OpenStack Summitで結構大々的に発表されてたkuryr(喋ってたのを聴いてるとクリル?(クリア?参考)と読むっぽい)について、あんまり情報がないので、一番それっぽい公式ドキュメント(2015/11/18現在)のこれとかこれを読んでみて、物凄い適当に訳すとこんな感じになった。
この記事はOpenStack Summitの発表を聴いて、あるいはその発表内容の記事を基に書いてるわけではないので、今現在は既にちょっと違ってるかもしれない。ドキュメントの内容も構成も時々変わっていて、変更を追いきれてないかもしれない。

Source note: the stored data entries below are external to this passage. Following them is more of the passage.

<file path="config.mk">
export PLATFORM = sky130hd
export DESIGN_NAME = stage_id_ex_pipe
export DESIGN_NICKNAME = d
export VERILOG_FILES = /design/src/rtl/stage_id_ex_pipe.sv
export SDC_FILE = /design/constraint.sdc
export NUM_CORES = 1
export LEC_CHECK = 0
export CAP_MARGIN = 25
export CORE_MARGIN = 2
export CORE_UTILIZATION = 35
export CTS_BUF_LIST = sky130_fd_sc_hd__clkbuf_4
export DETAILED_ROUTE_END_ITERATION = 10
export DONT_BUFFER_PORTS = 1
export PLACE_DENSITY_LB_ADDON = 0.15
export SYNTH_ARGS = -nofsm -noshare
export SYNTH_HDL_FRONTEND = slang
export SYNTH_HIERARCHICAL = 1
export SYNTH_SLANG_ARGS = --single-unit
export TNS_END_PERCENT = 100
</file>
<file path="constraint.sdc">
create_clock -name clk_i -period 2.6 [get_ports clk_i]
set_clock_uncertainty 0.1 [all_clocks]
set_input_delay 0.52 -clock clk_i [delete_from_list [all_inputs] [get_ports clk_i]]
set_output_delay 0.52 -clock clk_i [all_outputs]
set_load 0.05 [all_outputs]
</file>
<file path="src/rtl/stage_id_ex_pipe.sv">
// ID->EX pipeline register: operand forwarding, operand select, load-use
// stall detection and a single-slot valid/ready output register.

// Per-source forwarding picker: youngest matching channel wins, x0 reads 0.
module stage_id_ex_fwd #(
  parameter int XLEN = 32,
  parameter int NFWD = 2
) (
  input  logic [4:0]           i_src,
  input  logic [XLEN-1:0]      i_rf,
  input  logic [NFWD-1:0]      i_fwd_valid,
  input  logic [5*NFWD-1:0]    i_fwd_rd,
  input  logic [XLEN*NFWD-1:0] i_fwd_dat,
  output logic [XLEN-1:0]      o_dat
);
  // Scan oldest to youngest so the lowest matching channel overrides.
  always_comb begin
    o_dat = i_rf;
    for (int k = NFWD - 1; k >= 0; k--) begin
      if (i_fwd_valid[k] && (i_fwd_rd[5*k +: 5] == i_src))
        o_dat = i_fwd_dat[XLEN*k +: XLEN];
    end
    if (i_src == 5'd0) o_dat = '0;
  end
endmodule

module stage_id_ex_pipe #(
  parameter int XLEN = 32,
  parameter int NFWD = 2
) (
  input  logic                 clk_i,
  input  logic                 rst_i,
  input  logic                 flush_i,
  input  logic                 in_valid_i,
  output logic                 in_ready_o,
  input  logic [XLEN-1:0]      pc_i,
  input  logic [XLEN-1:0]      imm_i,
  input  logic [1:0]           sel_dat_a_i,
  input  logic [1:0]           sel_dat_b_i,
  input  logic [4:0]           rs1_i,
  input  logic [4:0]           rs2_i,
  input  logic [4:0]           rd_i,
  input  logic                 use_rs2_i,
  input  logic [XLEN-1:0]      rs1_d_i,
  input  logic [XLEN-1:0]      rs2_d_i,
  input  logic                 we_rd_i,
  input  logic                 is_load_i,
  input  logic [NFWD-1:0]      fwd_valid_i,
  input  logic [5*NFWD-1:0]    fwd_rd_i,
  input  logic [XLEN*NFWD-1:0] fwd_dat_i,
  output logic                 out_valid_o,
  input  logic                 out_ready_i,
  output logic [XLEN-1:0]      dat_a_o,
  output logic [XLEN-1:0]      dat_b_o,
  output logic [XLEN-1:0]      st_dat_o,
  output logic [XLEN-1:0]      pc_o,
  output logic [4:0]           rd_o,
  output logic                 we_rd_o,
  output logic                 is_load_o,
  output logic                 hazard_o
);
  // Source 0 is rs1, source 1 is rs2.
  logic [1:0][4:0]      w_src;
  logic [1:0][XLEN-1:0] w_rf;
  logic [1:0][XLEN-1:0] w_fwd;
  logic [XLEN-1:0]      w_op_a, w_op_b;
  logic                 w_dep_a, w_dep_b, w_accept;

  logic                 r_valid, r_we, r_ld;
  logic [XLEN-1:0]      r_dat_a, r_dat_b, r_st, r_pc;
  logic [4:0]           r_rd;

  assign w_src = {rs2_i, rs1_i};
  assign w_rf  = {rs2_d_i, rs1_d_i};

  for (genvar g = 0; g < 2; g++) begin : g_src
    stage_id_ex_fwd #(.XLEN(XLEN), .NFWD(NFWD)) u_fwd (
      .i_src       (w_src[g]),
      .i_rf        (w_rf[g]),
      .i_fwd_valid (fwd_valid_i),
      .i_fwd_rd    (fwd_rd_i),
      .i_fwd_dat   (fwd_dat_i),
      .o_dat       (w_fwd[g])
    );
  end

  function automatic logic [XLEN-1:0] opmux(input logic [1:0] sel,
                                            input logic [XLEN-1:0] r,
                                            input logic [XLEN-1:0] imm,
                                            input logic [XLEN-1:0] pc);
    case (sel)
      2'b00:   return r;
      2'b01:   return imm;
      2'b10:   return pc;
      default: return '0;
    endcase
  endfunction

  assign w_op_a = opmux(sel_dat_a_i, w_fwd[0], imm_i, pc_i);
  assign w_op_b = opmux(sel_dat_b_i, w_fwd[1], imm_i, pc_i);

  // A load in the slot cannot forward yet; stall any consumer of its rd.
  assign w_dep_a  = (sel_dat_a_i == 2'b00) && (rs1_i == r_rd);
  assign w_dep_b  = ((sel_dat_b_i == 2'b00) || use_rs2_i) && (rs2_i == r_rd);
  assign hazard_o = r_valid && r_ld && r_we && (r_rd != 5'd0) && in_valid_i &&
                    (w_dep_a || w_dep_b);

  assign in_ready_o = (!r_valid || out_ready_i) && !hazard_o;
  assign w_accept   = in_valid_i && in_ready_o && !flush_i;

  // Slot update: flush beats accept; otherwise accept, drain or hold.
  always_ff @(posedge clk_i or negedge rst_i) begin
    if (!rst_i) begin
      r_valid <= 1'b0;
      r_we    <= 1'b0;
      r_ld    <= 1'b0;
      r_dat_a <= '0;
      r_dat_b <= '0;
      r_st    <= '0;
      r_pc    <= '0;
      r_rd    <= '0;
    end else if (flush_i) begin
      r_valid <= 1'b0;
      r_we    <= 1'b0;
      r_ld    <= 1'b0;
    end else if (w_accept) begin
      r_valid <= 1'b1;
      r_we    <= we_rd_i;
      r_ld    <= is_load_i;
      r_dat_a <= w_op_a;
      r_dat_b <= w_op_b;
      r_st    <= w_fwd[1];
      r_pc    <= pc_i;
      r_rd    <= rd_i;
    end else if (!r_valid || out_ready_i) begin
      // Drained with nothing to take in (includes load-use bubble).
      r_valid <= 1'b0;
    end
  end

  assign out_valid_o = r_valid;
  assign dat_a_o     = r_dat_a;
  assign dat_b_o     = r_dat_b;
  assign st_dat_o    = r_st;
  assign pc_o        = r_pc;
  assign rd_o        = r_rd;
  assign we_rd_o     = r_we;
  assign is_load_o   = r_ld;
endmodule

</file>
==> metrics.txt, run 1 <==
Critical Path RT=1.98 ns; Layout Nets=1133; vias per inst=6.12; Distinct cells, synth=36; Buf/Inv on CP=1; Worst EP arrival=2.02 ns; Crit path largest cell delay=0.45 ns; pwr/cell area=681 nW/µm²; I/O pin cnt=369; dominant synthesized flop cell=dfrtp_1; critical-path maximum fanout=4; Antenna Nets Post-Route=0; drt first pass iters=5; slew of the pin with the lowest slew margin=1.04 ns; Max Cap Violations=0; final hold violation count=136; gpl congestion=0.832; Setup crit end=in_ready_o; status=finished, violations left; clock tree root driver cell=clkbuf_4; Hold Crit Class=primary input to async pin; CTS tree=yes; Cell Chain, Critical Path=xor2_1 -> or3_4 -> o22ai_4 -> and2_4 -> nor2_2 -> buf_6; Die Height=168 µm; Clock Latency Late Sink=0.55 ns; Port Buffer Count=0; H-Tree Depth=4; #FFs+latches synth=136; YS warnings=6; fillcell total=2622; die area=28200 µm²; maximum VDD drop=0.000324 V; RSZ-0062 raised after global routing=true; core area=26700 µm²; Worst Path Class, Setup=flip-flop to output port; Inserted Clock Buffers=17; Worst slew margin=0.303; fin. max-slew vios=0; reg2reg end=pc_o[8]; Final Cycle Share=1.02; Area Growth Syn to Fin=13.4%; EDFF count, synth=0; starting density of the core=0.353; crit path launch type=flip-flop; highest clock rate=379 MHz; Die Width=168 µm; first-pass GRT wire length=52400 µm; post-layout minimum cycle time=2.64 ns; register area=3400 µm²; Mapped Nets=1120; initial antenna violation count=3; Cells after Synth=889; critical path's top delay family=simple AND/OR/NAND/NOR gates; DR vias=7711; slack of the critical path=-0.0403 ns; reg-to-reg setup timing slack=0.05 ns; reg2reg path depth=9; P_leak=4.09 nW; Post-Route Setup TNS=-0.0795 ns; Slowest-stage cell, CP=dfrtp_1; GR Overflow Total=0; Routed WL=35400 µm; failing checks=negative hold slack, negative setup slack; Post-synth ARST share=1.00; CTS clk-pin slew, worst paths=0.15 ns; RR Startpoint=rd_o[3]; Levels on crit path=6; largest net degree at the start of global routing=137; final total power=7.26 mW; DR iter-0 viols=470; layout cells sized above 1=0.322; Crit. End Element=output port; critical path startpoint=rd_o[3]; Worst Hold Margin=-0.462 ns; mapped cell area=9420 µm²; # DRC=0; Routed WL per cell=28.1 µm; Sink Count=136; multi-input combinational cell area=5600 µm²; utilization of the core after routing=0.401; FP Rows=60; Synth Area per Inst=10.6 µm²; sequential area share after synthesis=0.361; post-DP HPWL=24600 µm; Total GRT Usage=0.246; CTS max path bufs=2; hold-fix buffers at CTS=44; Final setup viols=2; vias in the first global route=7857
## cell usage in the layout, fill, tap and decap left out, drive strengths merged
cell type	synthesis	routed
nand3	2	2
o21ai	129	129
buf	43	46
or3	1	1
and2	1	1
a311oi	62	62
o22ai	1	1
nor2	5	5
o21ba	1	1
inv	0	4
nand4	69	69
nand2	69	69
dfrtp	136	136
nand3b	1	1
dlygate4sd3	0	44
diode	0	4
o22a	2	2
nand2b	5	5
mux2i	66	66
nor3	65	65
or2	2	2
clkbuf	53	19
xnor2	29	29
clkinv	0	3
xor2	1	1
a21oi	3	3
nor2b	3	3
or4	2	2
a211oi	2	2
mux2	133	133
a21boi	1	1
and4	2	2
bufinv	0	3
clkinvlp	0	3
## flip-flops by register name, summed over array words and instances, names as in the netlist
| name | count |
|---|---|
| rd_o | 5 |
| st_dat_o | 32 |
| pc_o | 32 |
| is_load_o | 1 |
| out_valid_o | 1 |
| dat_b_o | 32 |
| dat_a_o | 32 |
| we_rd_o | 1 |
## synth_stat cells (5+ instances only)
| cell type | n | area share |
|---|---|---|
| a311oi_2 | 60 | 0.096 |
| buf_1 | 6 | 0.0024 |
| buf_2 | 21 | 0.011 |
| buf_6 | 16 | 0.019 |
| clkbuf_1 | 53 | 0.021 |
| dfrtp_1 | 136 | 0.36 |
| mux2_2 | 63 | 0.075 |
| mux2_4 | 70 | 0.11 |
| mux2i_1 | 66 | 0.070 |
| nand2_1 | 69 | 0.028 |
| nand2b_1 | 5 | 0.0033 |
| nand4_1 | 67 | 0.045 |
| nor3_1 | 65 | 0.035 |
| o21ai_0 | 127 | 0.067 |
| xnor2_1 | 29 | 0.027 |
## what timing repair did
action / CTS / global route
setup endpoints to repair: 2 / 2
buffers inserted: 3 / 1
pin swaps: 2 / 1
gates resized for setup: 5 / 5
endpoints found under the hold margin: 176 / 136
## worst min-delay path by stage
stage / cells past startpoint / startpoint / to
after global placement: 0 / rst_i / is_load_o
after CTS: 0 / rst_i / rd_o[1]
after global routing: 0 / rst_i / rd_o[1]
final: 0 / rst_i / rd_o[1]
after floorplan: 0 / rst_i / dat_a_o[0]
after detailed placement: 0 / rst_i / rd_o[1]
## metrics by stage
stage / setup WS, ns / cells / area, µm²
3_5_place_dp: 0.0834 / 1176 / 9840
5_1_grt: -0.155 / 1259 / 10700
2_1_floorplan: 0.144 / 889 / 9420
6_report: -0.0403 / 1260 / 10700
4_1_cts: -0.147 / 1255 / 10600
3_3_place_gp: 0.146 / 1175 / 9820
## per-layer routing
layer  track usage  part of all wire  routed length [µm]  vias to the layer above
li1              -                 -                   -                     3394
met1         0.306              0.40               14200                     3854
met2         0.409              0.48               17100                      423
met3        0.0771             0.098                3470                       40
met4        0.0790             0.019                 660                        0
met5             0                 0                   0                        -
## cells by family after synthesis
family                    after synthesis  share of synthesized area
AOI/OAI and AO/OA                     201                      0.175
DFF                                   136                      0.361
and+or+nand+nor                       227                      0.125
buffers and inverters                  96                     0.0538
muxes                                 199                      0.257
xor gates and xnor gates               30                     0.0279
## final cells by class
type / instances / share of cell area
Antenna cell: 4 / 0.000938
Clock buffer: 19 / 0.0134
Clock inverter: 13 / 0.0159
Multi-Input combinational cell: 657 / 0.525
Sequential cell: 136 / 0.319
Tap cell: 341 / 0.0400
Timing Repair Buffer: 90 / 0.0864
## power by group
group | leakage, nW | switching [mW] | total, mW | internal (mW)
Combinational | 2.28 | 0.607 | 1.42 | 0.815
Clock | 0.161 | 0.928 | 1.63 | 0.701
Sequential | 1.65 | 1.73 | 4.21 | 2.48
(Power assumes the default switching activity.)
==> run 2: changes to the inputs <==
--- a/config.mk
+++ b/config.mk
@@ -5,10 +5,11 @@
 export SDC_FILE = /design/constraint.sdc
 export NUM_CORES = 1
 export LEC_CHECK = 0
+export ABC_AREA = 1
 export CAP_MARGIN = 25
 export CORE_MARGIN = 2
 export CORE_UTILIZATION = 35
-export CTS_BUF_LIST = sky130_fd_sc_hd__clkbuf_4
+export CTS_BUF_LIST = sky130_fd_sc_hd__clkbuf_8
 export DETAILED_ROUTE_END_ITERATION = 10
 export DONT_BUFFER_PORTS = 1
 export PLACE_DENSITY_LB_ADDON = 0.15
==> run 2 against run 1 <==
  * The run ends with negative hold slack left
  * Synthesized area is 3.3% higher
  * Critical path depth up 2
  * Hold slack better by 0.11 ns
  * Clock power grew 23%
  * Combinational power is 9% lower
  * Via count is 32% higher
  * Die area grew 3.2%
  * Largest cell class unchanged
==> metrics.txt, run 2 <==
Crit. End Element=output port; post-DP HPWL=30200 µm; Routed WL=42400 µm; Critical Path RT=1.98 ns; CTS clk-pin slew, worst paths=0.09 ns; core area=27600 µm²; Worst EP arrival=1.86 ns; Post-synth ARST share=1.00; Synth Area per Inst=6.54 µm²; critical path startpoint=rd_o[4]; Setup crit end=hazard_o; Final Cycle Share=0.953; clock tree root driver cell=clkbuf_8; crit path launch type=flip-flop; highest clock rate=404 MHz; largest net degree at the start of global routing=139; Inserted Clock Buffers=17; GR Overflow Total=0; P_leak=5.82 nW; Die Width=171 µm; post-layout minimum cycle time=2.48 ns; post-route cell area=10600 µm²; sequential area share after synthesis=0.350; critical-path maximum fanout=5; Sink Count=136; Comb power frac=0.179; Layout Nets=1662; XOR/XNOR Fraction of Synth Area=0; clock power share=0.278; top cells by count, synth=nand2_1 (551), nand4_1 (200), inv_1 (161); drt first pass iters=5; RSZ-0062 raised after global routing=false; Clock Latency Late Sink=0.47 ns; count leader, synth=nand2_1; Distinct cells, synth=22; vias per inst=5.58; Max Cap Violations=0; Internal=3.88 mW; simple-gate area share of the yosys netlist=0.456; mapped cell area=9730 µm²; Cells after Synth=1487; slack of the critical path=0.122 ns; Total GRT Usage=0.287; fraction of synthesized area in multiplexers=0; YS warnings=6; EDFF count, synth=0; Die Height=171 µm; commonest non-fill, non-tap cell in the layout=nand2_1; H-Tree Depth=4; I/O pin cnt=369; vias in the first global route=10400; maximum VDD drop=0.000352 V; starting density of the core=0.353; post-place setup slack=0.215 ns; Hold Crit Class=primary input to async pin; reg-to-reg setup timing slack=0.49 ns; CTS max path bufs=2; Post-Route Setup TNS=0 ns; failing checks=negative hold slack; initial antenna violation count=4; Routed WL per cell=23.2 µm; leading area contributor after synthesis=dfrtp_1; DR iter-0 viols=794; sequential share of power=0.543; # DRC=0; layout cells sized above 1=0.0831; reg2reg end=dat_a_o[4]; dominant synthesized flop cell=dfrtp_1; area fraction of the dominant cell type after synthesis=0.350; final hold violation count=136; fin. max-slew vios=0; Worst Hold Margin=-0.349 ns; Mapped Nets=1718; status=finished, violations left; slew of the pin with the lowest slew margin=0.644 ns; fillcell total=3042; Sw Pwr=3.33 mW; DR vias=10200; reg2reg path depth=9; largest cells by area after synthesis=dfrtp_1 (35%), nand2_1 (21%), nand4_1 (13%); gpl congestion=0.982; switching part of the total=0.462; CTS tree=yes; Area Growth Syn to Fin=9.20%; most frequent cells in the layout=nand2_1 (549), nand4_1 (200), inv_1 (160); dpl cell area=10100 µm²; RR Startpoint=rd_o[1]; post-synthesis compound-gate area fraction=0.0603; main combinational cell family by area after synthesis=simple AND/OR/NAND/NOR gates; #FFs+latches synth=136; Worst Path Class, Setup=flip-flop to output port; Synth Area in Adders=0; Port Buffer Count=0; Antenna Nets Post-Route=0; FP Rows=61; die area=29100 µm²; Final setup viols=0; first-pass GRT wire length=62600 µm; Worst slew margin=0.570; pwr/cell area=679 nW/µm²
-- run 2: changes by cell type after synthesis, moves of 63 or more --
cell	delta
mux2_4	-70
nor3_1	-65
nand2_1	+482
mux2_2	-63
mux2i_1	-66
nor2_1	+141
nand4_1	+133
nand3_1	+69
o221ai_1	+64
o21ai_0	-126
inv_1	+161
-- run 2: routing by layer --
metal  GRT usage  part of all wire  up-vias
li1            -                 -     4783
met1       0.313              0.36     4887
met2       0.507              0.50      433
met3       0.100             0.097       88
met4       0.117             0.041        0
met5           0                 0        -
-- run 2: critical path, stage by stage, from the launching register on --
cell and delay (ns):
dfrtp_2 0.48, nand2_1 0.09, nand2_1 0.09, nor2_1 0.13, nand3_1 0.11, nand2_2 0.14, nand2_2 0.11, inv_1 0.11
buf_12 0.15
-- run 2: power by group through the flow --
stage                     clock network, mW  registers, mW  logic [mW]
after floorplan                           0           3.87       0.922
after global placement                    0           3.96        1.25
after detailed placement                  0           3.96        1.27
after CTS                              2.05           3.92        1.30
after global routing                   2.14           3.96        1.46
final                                  2.01           3.91        1.29
-- run 2: cells by family after synthesis --
kind of cell / count (synthesis)
simple gates: 987
flops: 136
buf+inv: 297
compound gates: 67
-- run 2: worst min-delay path by stage --
stage | to | slack [ns] | startpoint | cells after the start
after global placement | st_dat_o[4] | 0.13 | rst_i | 0
after CTS | rd_o[3] | -0.40 | rst_i | 0
after global routing | st_dat_o[4] | -0.39 | rst_i | 0
final | st_dat_o[4] | -0.35 | rst_i | 0
after detailed placement | st_dat_o[4] | 0.13 | rst_i | 0
after floorplan | dat_a_o[0] | 0.12 | rst_i | 0
-- run 2: cell type report --
| class | instances | area (µm²) | area share |
|---|---|---|---|
| antenna | 4 | 10.0 | 0.000942 |
| clock buffer | 18 | 248 | 0.0233 |
| clock inverter | 14 | 188 | 0.0177 |
| inverter | 177 | 667 | 0.0628 |
| multi-input combinational | 1054 | 5050 | 0.476 |
| sequential | 136 | 3410 | 0.321 |
| tap | 378 | 473 | 0.0445 |
| timing repair buffer | 45 | 576 | 0.0542 |
-- run 2: through the flow --
step | cells | util | total power, mW
after floorplan | 1487 | - | 4.79
after global placement | 1784 | 0.366 | 5.21
after detailed placement | 1784 | 0.366 | 5.22
after CTS | 1821 | 0.385 | 7.27
after global routing | 1826 | 0.385 | 7.55
final | 1826 | 0.385 | 7.21
-- run 2: what timing repair did --
action / CTS / global route
endpoints found under the setup margin: 2 / 1
gates cloned: 2 / 0
pin swaps: 2 / 0
resized for setup: 4 / 1
hold endpoints to repair: 136 / 136
buffers inserted: 3 / 1
==> run 3: changes to the inputs <==
--- a/config.mk
+++ b/config.mk
@@ -7,7 +7,6 @@
 export LEC_CHECK = 0
 export ABC_AREA = 1
 export CAP_MARGIN = 25
-export CORE_MARGIN = 2
 export CORE_UTILIZATION = 35
 export CTS_BUF_LIST = sky130_fd_sc_hd__clkbuf_8
 export DETAILED_ROUTE_END_ITERATION = 10
==> run 3 against run 2 <==
  * The flow still finishes with violations (negative hold slack)
  * Cell area fell by 1.3%
  * Total power shrank 3.4%
  * Sequential cell count is the same
  * Routed wire length decreased by 5.4%
  * Die area decreased by 2.3%
  * Core utilization up 0.12 points
  * Clock-buffer cell count down 1
  * Register-to-register slack got worse by 0.02 ns
  * Non-clock buffer count fell by 3
  * Largest power group unchanged
==> metrics.txt, run 3 (synthesized netlist as in run 2, its figures left out) <==
pwr/cell area=665 nW/µm²; commonest non-fill, non-tap cell in the layout=nand2_1; Max Cap Violations=0; drt first pass iters=5; Worst slew margin=0.568; Slowest-stage cell, CP=dfrtp_2; Levels on crit path=9; Post-Route Setup TNS=0 ns; Die Height=169 µm; # DRC=0; Routed WL per cell=22.1 µm; RR Startpoint=rd_o[3]; Antenna Nets Post-Route=0; reg2reg end=dat_a_o[7]; first-pass GRT wire length=60100 µm; Hold Crit Class=primary input to async pin; layout cells sized above 1=0.0812; Crit. End Element=output port; Port Buffer Count=0; core area=27100 µm²; die area=28500 µm²; post-DP HPWL=28800 µm; Layout Nets=1659; Die Width=169 µm; GR Overflow Total=0; critical path startpoint=rd_o[3]; reg-to-reg setup timing slack=0.47 ns; critical path's top delay family=simple AND/OR/NAND/NOR gates; Worst Hold Margin=-0.343 ns; Buf/Inv on CP=3; CTS tree=yes; initial antenna violation count=4; fin. max-slew vios=0; CTS clk-pin slew, worst paths=0.10 ns; utilization of the core after routing=0.387; starting density of the core=0.359; gpl congestion=0.921; Setup crit end=hazard_o; Final Cycle Share=0.947; Worst Path Class, Setup=flip-flop to output port; Sink Count=136; status=finished, violations left; Crit path largest cell delay=0.44 ns; Clock Latency Late Sink=0.46 ns; clock tree root driver cell=clkbuf_8; I/O pin cnt=369; H-Tree Depth=4; highest clock rate=406 MHz; critical-path maximum fanout=5; DR iter-0 viols=603; FP Rows=60; Total GRT Usage=0.280; RSZ-0062 raised after global routing=false; maximum VDD drop=0.000284 V; DR vias=10000; post-layout minimum cycle time=2.46 ns; failing checks=negative hold slack; largest net degree at the start of global routing=139; P_leak=5.75 nW; vias per inst=5.51; Area Growth Syn to Fin=7.73%; final hold violation count=136; Cell Chain, Critical Path=inv_2 -> nand2_1 -> nand2_1 -> nor2_1 -> nand3_1 -> nand2_2 -> nand2_2 -> inv_1 -> buf_12; reg2reg path depth=11; most frequent cells in the layout=nand2_1 (549), nand4_1 (200), inv_1 (160); Routed WL=40100 µm; Critical Path RT=1.98 ns; Worst EP arrival=1.84 ns; CTS max path bufs=2; Inserted Clock Buffers=17; crit path launch type=flip-flop; slew of the pin with the lowest slew margin=0.648 ns; vias in the first global route=10100; Final setup viols=0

しかし、さすがにそんなに大ブレしたりはしないとは思うので、参考までに。
ちなみに今Docker1.9対応で大忙しなのか、実際動かしてみると、色々直さないと動かなかったりするので、評価はもう少し待ってみたほうがいいらしい。
ソースコードはこちら。
Kuryrとは何か
『KuryrはDockerのlibnetwork remote network driverを実装したもので、OpenStack NeutronのAPI呼び出しにマッピングするもの。libnetworkのContainer Networking Model(CNM)とNeutronのネットワークモデルの間の通訳係として働き、コンテナとホスト間、またはコンテナとVM(nested VM)の間のバインディングを提供する。』
Neutronのネットワークモデルについてはこちら、CNMについてはこちらやこちらが参考になるが、一応以下にざっくり書いておく。
Neutronのネットワークモデル
(この図は色々なのを参考に適当に描いたので合ってないかも)
- Network
- Networkは仮想的に隔離されたL2ブロードキャストドメインを指す
- 明示的に"共有"と設定しない限り、作成したTenantに属する
- Tenantは、Tenantあたりの上限Network数まで、複数のNetworkを作ることができる
- NetworkはNeutron APIの主要なエンティティ
- PortとSubnetは必ずNetworkに紐付いてる
- Subnet
- SubnetはVMに付与するIPが所属すするIPアドレスブロックを表現するもの
- 各Subnetは必ずCIDRを持ち、Networkに関連付けられている必要がある
- IPアドレスはSubnetのCIDRから選択されるか、ユーザの指定する"allocation pools"から割り当てられる
- SubnetはGateway(gateway_ip)、DNSサーバ(dns_servers)、ホストのRoute(host_routes)を持ち得る
- Port
- Portは、仮想スイッチ上のスイッチポートを表現するもの
- VMは、自身のNICをそのポートと接続する
- Portは、そのPortに接続するNICに関連付けられるMACアドレスとIPアドレスも定義する
- Portは、暗にSubnetに関連付き、IPアドレスはSubnetのallocation poolから取得される
あと何かこれらに付随する細かい要素が色々あるが割愛。
Container Networking Model
(こっちの図は本家から引用)
- Sandbox (Network Sandbox)
- DockerコンテナのネットワークスタックやNICを隔離する環境
- Sandboxは複数のNetworkに繋がる複数のEndpointを持ち得る
- 要するにnetns
- Endpoint
- 特定ネットワークで通信するためのNIC
- Endpointは1つのNetworkに参加
- 要するにveth
- Network
- 一意に識別できる、お互いが通信できるEndpointの集合
- 例えばFrontendとかBackendというネットワークを作ることができて、それはお互い完全に隔離される
- 要するにbridgeとかVLAN
Container Networking ModelはNetworkとコンテナの間における以下の約束事を提供する。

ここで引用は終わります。